I found the long list of technology interesting ( I don’t think that I even really thought of some of these as technology in the classroom until the article and video pointed them out.): paper, slate & chalk, textbooks, ballpoint pens, radio. television, computers.  There are still others, such as calculators.  I still remember when my sister (who is nine years older) came home from college (I was in fourth grade) & spoke about the student in her physics class that had a calculator (he spent hundreds of dollars on it)!  She was still using her trusty slide rule.  Fast forward about eight or nine years to when I was in high school, our physics teacher showed us how to use a slide rule, but we all used calculators!

I am a big believer in using technology in the classroom, whatever it is, but we must keep in mind it is a tool to help our students learn. Technology  is a means to an end (student learning), rather than the end.

Another thing that I found interesting was how much time some schools spent watching the TV programs designed for school.  I know that when I show a movie or video in my classroom, many students think that is  break time.  I like to use videos, but only if I know the students will pay attention.  As the Tedtalk said, dark room is disaster in high school.

 

The article by Ertmer and Newby was a good primer for me, as I am not that well versed in Educational Theories.  I see the three theories as building upon each other (although the ideas behind them are quite different). I can see the validity of how the constructivist approach is for more advanced learning.  Although I can also see it in play in some of the really simple things that we do, but we develop a deeper understanding as we use and apply ideas.  For example, teaching, I know my topics, but every time I teach a unit, I develop a richer understanding based on interactions with students and content.

Currently, in my teaching I see a lot of cognitivist in terms the learner is an active participant, the emphasis on promoting mental processes (p 58) makes me think of problem solving in physics.  I tell the students all the time, “I would rather see the process w/ a math error, rather than the correct answer w/o the process!”  I can also see bits of constructivism as students apply the knowledge to solve new or different problems.
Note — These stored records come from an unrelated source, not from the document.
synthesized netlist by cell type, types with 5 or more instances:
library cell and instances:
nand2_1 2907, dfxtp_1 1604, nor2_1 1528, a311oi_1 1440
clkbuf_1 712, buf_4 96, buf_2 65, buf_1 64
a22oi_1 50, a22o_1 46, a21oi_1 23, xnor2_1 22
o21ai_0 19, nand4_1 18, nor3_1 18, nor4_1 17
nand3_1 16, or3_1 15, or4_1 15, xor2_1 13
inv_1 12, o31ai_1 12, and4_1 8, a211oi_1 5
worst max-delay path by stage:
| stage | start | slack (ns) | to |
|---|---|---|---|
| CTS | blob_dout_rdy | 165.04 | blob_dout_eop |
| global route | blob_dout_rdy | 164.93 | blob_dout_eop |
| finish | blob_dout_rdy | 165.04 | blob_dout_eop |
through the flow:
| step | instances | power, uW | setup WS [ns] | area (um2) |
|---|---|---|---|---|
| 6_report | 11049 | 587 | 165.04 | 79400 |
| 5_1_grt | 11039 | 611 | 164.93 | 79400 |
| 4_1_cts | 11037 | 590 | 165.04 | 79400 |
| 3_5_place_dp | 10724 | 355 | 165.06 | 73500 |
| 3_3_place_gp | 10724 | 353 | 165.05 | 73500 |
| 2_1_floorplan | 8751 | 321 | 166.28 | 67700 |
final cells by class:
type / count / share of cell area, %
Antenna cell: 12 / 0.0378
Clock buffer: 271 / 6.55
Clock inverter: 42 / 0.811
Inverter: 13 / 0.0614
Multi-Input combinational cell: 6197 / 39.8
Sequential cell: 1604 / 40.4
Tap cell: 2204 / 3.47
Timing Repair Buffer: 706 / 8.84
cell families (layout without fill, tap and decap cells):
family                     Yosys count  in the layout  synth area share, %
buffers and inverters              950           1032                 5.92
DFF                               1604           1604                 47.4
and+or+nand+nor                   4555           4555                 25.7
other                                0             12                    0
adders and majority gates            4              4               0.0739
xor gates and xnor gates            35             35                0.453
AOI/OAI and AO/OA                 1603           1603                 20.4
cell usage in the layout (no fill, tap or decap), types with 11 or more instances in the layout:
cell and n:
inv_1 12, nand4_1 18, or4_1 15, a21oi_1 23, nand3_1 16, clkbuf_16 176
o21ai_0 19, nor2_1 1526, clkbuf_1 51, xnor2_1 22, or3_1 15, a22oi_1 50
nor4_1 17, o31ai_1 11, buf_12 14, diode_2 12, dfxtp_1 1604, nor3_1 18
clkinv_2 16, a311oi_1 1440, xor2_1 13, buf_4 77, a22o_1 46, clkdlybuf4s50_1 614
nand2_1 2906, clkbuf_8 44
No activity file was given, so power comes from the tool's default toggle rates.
==> config.mk <==
export PLATFORM = sky130hd
export DESIGN_NAME = register_file
export DESIGN_NICKNAME = register_file
export VERILOG_FILES = /design/flow/design.v
export SDC_FILE = /design/flow/constraint.sdc
export NUM_CORES = 4
export LEC_CHECK = 1
export CORE_UTILIZATION = 30
==> constraint.sdc <==
current_design register_file

set clk_period 4.5
set clk_io_pct 0.2

create_clock -name clk0 -period $clk_period [get_ports {clk}]

set non_clock_inputs [all_inputs -no_clocks]
set_input_delay [expr $clk_period * $clk_io_pct] -clock clk0 $non_clock_inputs
set_output_delay [expr $clk_period * $clk_io_pct] -clock clk0 [all_outputs]
==> design.v <==
`timescale 1 ns / 1 ps
module register_file (
    input clk,
    input rst,
    input reg_write,
    input [2:0] write_dest,
    input [15:0] write_data,
    input [2:0] read_addr_1,
    output [15:0] read_data_1,
    input [2:0] read_addr_2,
    output [15:0] read_data_2,
    output wire [15:0] reg1, reg2, reg3
);
reg [15:0] reg_file[7:0];   
integer i;   
always @(posedge clk or posedge rst) begin
    if (rst) begin
        for (i = 0; i < 8; i = i + 1)
            reg_file[i] <= 16'd0;   
    end
    else begin
        if (reg_write) begin
            reg_file[write_dest] <= write_data;   
        end
    end
end
assign read_data_1 = reg_file[read_addr_1];   
assign read_data_2 = reg_file[read_addr_2];   
assign reg1 = reg_file[1];   
assign reg2 = reg_file[2];   
assign reg3 = reg_file[3];   
endmodule
===== constraint.sdc =====
current_design alu

set clk_period 7.6
set clk_io_pct 0.2

create_clock -name clk0 -period $clk_period

set non_clock_inputs [all_inputs -no_clocks]
set_input_delay [expr $clk_period * $clk_io_pct] -clock clk0 $non_clock_inputs
set_output_delay [expr $clk_period * $clk_io_pct] -clock clk0 [all_outputs]

===== config.mk =====
export PLATFORM = sky130hd
export DESIGN_NAME = alu
export DESIGN_NICKNAME = alu
export VERILOG_FILES = /design/flow/design.v
export SDC_FILE = /design/flow/constraint.sdc
export NUM_CORES = 4
export LEC_CHECK = 1
export CORE_AREA = 10 10 98 98
export DIE_AREA = 0 0 108 108
==> flow/run.sh <==
#!/bin/bash
# OpenROAD 26Q1-2900-gdf79404cd8, Yosys 0.63+post, stock flow scripts
make -C /OpenROAD-flow-scripts/flow DESIGN_CONFIG=/design/flow/config.mk WORK_HOME=/design/flow/orfs finish
==> flow/config.mk <==
export PLATFORM = sky130hd
export DESIGN_NAME = BCD_Addition
export DESIGN_NICKNAME = BCD_Addition
export VERILOG_FILES = /design/flow/design.v
export SDC_FILE = /design/flow/constraint.sdc
export NUM_CORES = 4
export LEC_CHECK = 1
export CORE_UTILIZATION = 30
==> flow/constraint.sdc <==
current_design BCD_Addition

set clk_period 6.6
set clk_io_pct 0.2

create_clock -name clk0 -period $clk_period [get_ports {clock_100Mhz}]

set non_clock_inputs [all_inputs -no_clocks]
set_input_delay [expr $clk_period * $clk_io_pct] -clock clk0 $non_clock_inputs
set_output_delay [expr $clk_period * $clk_io_pct] -clock clk0 [all_outputs]
==> flow/design.v <==
module BCD_Addition(
    input clock_100Mhz,           
    input reset,                  
    input [3:0] a, b,            
    input carry_in,               
    output reg [3:0] Anode_Activate,  
    output reg [6:0] LED_out      
);
    reg [3:0] sum;
    reg carry;
    reg bin_carry;
    reg [3:0] bin_sum;
    reg [3:0] LED_BCD;
    reg [19:0] refresh_counter;
    wire [1:0] Digit_activator;
    always @(a, b, carry_in) begin
        {bin_carry, bin_sum} = a + b + carry_in;  
        if (bin_sum > 9) begin
            carry = 1;               
            sum = bin_sum + 6;      
        end else begin
            carry = 0;
            sum = bin_sum[3:0];
        end
    end
    always @(posedge clock_100Mhz or posedge reset) begin
        if (reset == 1)
            refresh_counter <= 0;
        else
            refresh_counter <= refresh_counter + 1;
    end
    assign Digit_activator = refresh_counter[19:18];
    always @(*) begin
        case (Digit_activator)
            2'b00: begin
                Anode_Activate = 4'b1110;
                LED_BCD = sum;
            end
            2'b01: begin
                Anode_Activate = 4'b1101;
                LED_BCD = {3'b000, carry};
            end
            2'b10: begin
                Anode_Activate = 4'b1011;
                LED_BCD = bin_sum;
            end
            2'b11: begin
                Anode_Activate = 4'b0111;
                LED_BCD = {3'b000, bin_carry};
            end
        endcase
    end
    always @(*) begin
        case (LED_BCD)
            4'b0000: LED_out = 7'b0000001;  
            4'b0001: LED_out = 7'b1001111;  
            4'b0010: LED_out = 7'b0010010;  
            4'b0011: LED_out = 7'b0000110;  
            4'b0100: LED_out = 7'b1001100;  
            4'b0101: LED_out = 7'b0100100;  
            4'b0110: LED_out = 7'b0100000;  
            4'b0111: LED_out = 7'b0001111;  
            4'b1000: LED_out = 7'b0000000;  
            4'b1001: LED_out = 7'b0000100;  
            4'b1010: LED_out = 7'b0001000;  
            4'b1011: LED_out = 7'b1100000;  
            4'b1100: LED_out = 7'b0110001;  
            4'b1101: LED_out = 7'b1000010;  
            4'b1110: LED_out = 7'b0110000;  
            4'b1111: LED_out = 7'b0111000;  
            default: LED_out = 7'b1111111;  
        endcase
    end
endmodule
<file path="flow/design.v">
module d_flipflop(
    input  data,
    input  clk,
    input  reset,
    output reg Q,
    output Qnot
);
    always @(posedge clk or posedge reset) begin
        if (reset)
            Q <= 1'b0;
        else
            Q <= data;
    end
    assign Qnot = ~Q;
endmodule
module full_adder(
    input A, B, Cin,
    output Y, Cout
);
    assign Y = A ^ B ^ Cin;
    assign Cout = A & B | Cin & A | B & Cin;
endmodule
module modulo_counter( 
    input clk, 
    input reset, 
    output [2:0]Y,
    output modCountOut
);
wire [2:0] D;  
wire [2:0] Q;  
wire [1:0] carry;
full_adder fa0 (.A(Q[0]), .B(1'b1), .Cin(1'b0), .Y(D[0]), .Cout(carry[0]));
full_adder fa1 (.A(Q[1]), .B(1'b0), .Cin(carry[0]), .Y(D[1]), .Cout(carry[1]));
full_adder fa2 (.A(Q[2]), .B(1'b0), .Cin(carry[1]), .Y(D[2]));
assign Y[0] = Q[0];
assign Y[1] = Q[1];
assign Y[2] = Q[2];
wire toggle;
assign toggle = Q[0] & Q[2];
wire [2:0] state = (reset || toggle) ? 3'b000 : D;
d_flipflop dff0 (.data(state[0]), .clk(clk) ,.reset(reset), .Q(Q[0]), .Qnot());
d_flipflop dff1 (.data(state[1]), .clk(clk) ,.reset(reset), .Q(Q[1]), .Qnot());
d_flipflop dff2 (.data(state[2]), .clk(clk) ,.reset(reset), .Q(Q[2]), .Qnot());
assign out = Q;
t_flipflop tff (.t(toggle), .clk(clk), .reset(reset), .Q(modCountOut), .Qnot());  
endmodule
module multiplexer(
    input A, B, 
    input Enable,
    input Sel,
    output Y
    );
    assign Enable = 1'b1;
    assign Y = (Sel == 1'b0) && Enable ? A :
               B;
endmodule
module ripple_counter(
    input clk,
    input reset,
    output [2:0] q
);
wire [2:0]reset_rc;
wire [2:0] D_out;
assign reset_rc = (reset) ? 3'b000 : (D_out[2] && D_out[1] && D_out[0]) ? 3'b000 : D_out;
t_flipflop tff1 (.t(1'b1), .clk(clk), .reset(reset), .Q(q[0]), .Qnot());
t_flipflop tff2 (.t(1'b1), .clk(q[0]), .reset(reset), .Q(q[1]), .Qnot());
t_flipflop tff3 (.t(1'b1), .clk(q[1]), .reset(reset), .Q(q[2]), .Qnot()); 
endmodule
module t_flipflop(
    input  t,
    input  clk,
    input  reset,
    output Q,
    output Qnot
);
    wire D;
    multiplexer mux( .A(Q), .B(Qnot), .Sel(t), .Enable(1'b1), .Y(D));
    d_flipflop dff(.data(D), .clk(clk), .reset(reset), .Q(Q), .Qnot(Qnot));
endmodule
module top (
    input btnU,  
    input btnC,  
    output [6:0]led
);
wire [2:0] rip;
wire [2:0] mod_Q;
wire tff_mod;
ripple_counter rc( .clk(btnC), .reset(btnU), .q(rip));
modulo_counter mc (.clk(btnC), .reset(btnU), .Y(mod_Q), .modCountOut(tff_mod));
assign led[0] = rip[0];
assign led[1] = rip[1];
assign led[2] = rip[2];
assign led[3] = mod_Q[0];
assign led[4] = mod_Q[1];
assign led[5] = mod_Q[2];
assign led[6] = tff_mod;
endmodule
</file>
[./design.v]
`timescale 1ns/1ps
module id_ex_reg (
    input             clk,
    input             rst_n,
    input             flush,
    input             reg_write_in,
    input             mem_read_in,
    input             mem_write_in,
    input             mem_to_reg_in,
    input             alu_src_in,
    input             branch_in,
    input             jump_in,
    input             jump_reg_in,
    input             lui_in,
    input             auipc_in,
    input      [1:0]  alu_op_in,
    input      [31:0] pc_in,
    input      [31:0] rs1_data_in,
    input      [31:0] rs2_data_in,
    input      [31:0] imm_i_in,
    input      [31:0] imm_s_in,
    input      [31:0] imm_b_in,
    input      [31:0] imm_u_in,
    input      [31:0] imm_j_in,
    input      [4:0]  rs1_in,
    input      [4:0]  rs2_in,
    input      [4:0]  rd_in,
    input      [2:0]  funct3_in,
    input      [6:0]  funct7_in,
    output reg        reg_write_out,
    output reg        mem_read_out,
    output reg        mem_write_out,
    output reg        mem_to_reg_out,
    output reg        alu_src_out,
    output reg        branch_out,
    output reg        jump_out,
    output reg        jump_reg_out,
    output reg        lui_out,
    output reg        auipc_out,
    output reg [1:0]  alu_op_out,
    output reg [31:0] pc_out,
    output reg [31:0] rs1_data_out,
    output reg [31:0] rs2_data_out,
    output reg [31:0] imm_i_out,
    output reg [31:0] imm_s_out,
    output reg [31:0] imm_b_out,
    output reg [31:0] imm_u_out,
    output reg [31:0] imm_j_out,
    output reg [4:0]  rs1_out,
    output reg [4:0]  rs2_out,
    output reg [4:0]  rd_out,
    output reg [2:0]  funct3_out,
    output reg [6:0]  funct7_out
);
    always @(posedge clk) begin
        if (!rst_n || flush) begin
            reg_write_out <= 1'b0;
            mem_read_out  <= 1'b0;
            mem_write_out <= 1'b0;
            mem_to_reg_out <= 1'b0;
            alu_src_out   <= 1'b0;
            branch_out    <= 1'b0;
            jump_out      <= 1'b0;
            jump_reg_out  <= 1'b0;
            lui_out       <= 1'b0;
            auipc_out     <= 1'b0;
            alu_op_out    <= 2'b00;
            pc_out        <= 32'h0000_0000;
            rs1_data_out  <= 32'h0000_0000;
            rs2_data_out  <= 32'h0000_0000;
            imm_i_out     <= 32'h0000_0000;
            imm_s_out     <= 32'h0000_0000;
            imm_b_out     <= 32'h0000_0000;
            imm_u_out     <= 32'h0000_0000;
            imm_j_out     <= 32'h0000_0000;
            rs1_out       <= 5'd0;
            rs2_out       <= 5'd0;
            rd_out        <= 5'd0;
            funct3_out    <= 3'd0;
            funct7_out    <= 7'd0;
        end else begin
            reg_write_out <= reg_write_in;
            mem_read_out  <= mem_read_in;
            mem_write_out <= mem_write_in;
            mem_to_reg_out <= mem_to_reg_in;
            alu_src_out   <= alu_src_in;
            branch_out    <= branch_in;
            jump_out      <= jump_in;
            jump_reg_out  <= jump_reg_in;
            lui_out       <= lui_in;
            auipc_out     <= auipc_in;
            alu_op_out    <= alu_op_in;
            pc_out        <= pc_in;
            rs1_data_out  <= rs1_data_in;
            rs2_data_out  <= rs2_data_in;
            imm_i_out     <= imm_i_in;
            imm_s_out     <= imm_s_in;
            imm_b_out     <= imm_b_in;
            imm_u_out     <= imm_u_in;
            imm_j_out     <= imm_j_in;
            rs1_out       <= rs1_in;
            rs2_out       <= rs2_in;
            rd_out        <= rd_in;
            funct3_out    <= funct3_in;
            funct7_out    <= funct7_in;
        end
    end
endmodule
One area that I find difficult is finding authentic activities.  For example, today we calculated how much work and power we generated walking and running up the stairs (a very common high school physics lab).  It is not necessarily “real world”, but it definitely is a hands on way to demonstrate & help students construct their understanding of the topics.  Another interesting point was that in the constructivist model “objectives are not pre-specified” (p 166).  The reality in a high school class is that there are pre-set objectives and a variety of tools and strategies (some may fit into more than one theory) will help the student master the content.

 

One last thought I had as I was reading the the Ertmer/Newby article is that the basis for behaviorist theory “ learning is accomplished when a proper response is demonstrated following a stimulus” (p. 55) reminded me of the high stakes standardized tests.  Of course some of the questions require higher order thinking, but just the response to stimulus just made me think of tests (in general, all tests!).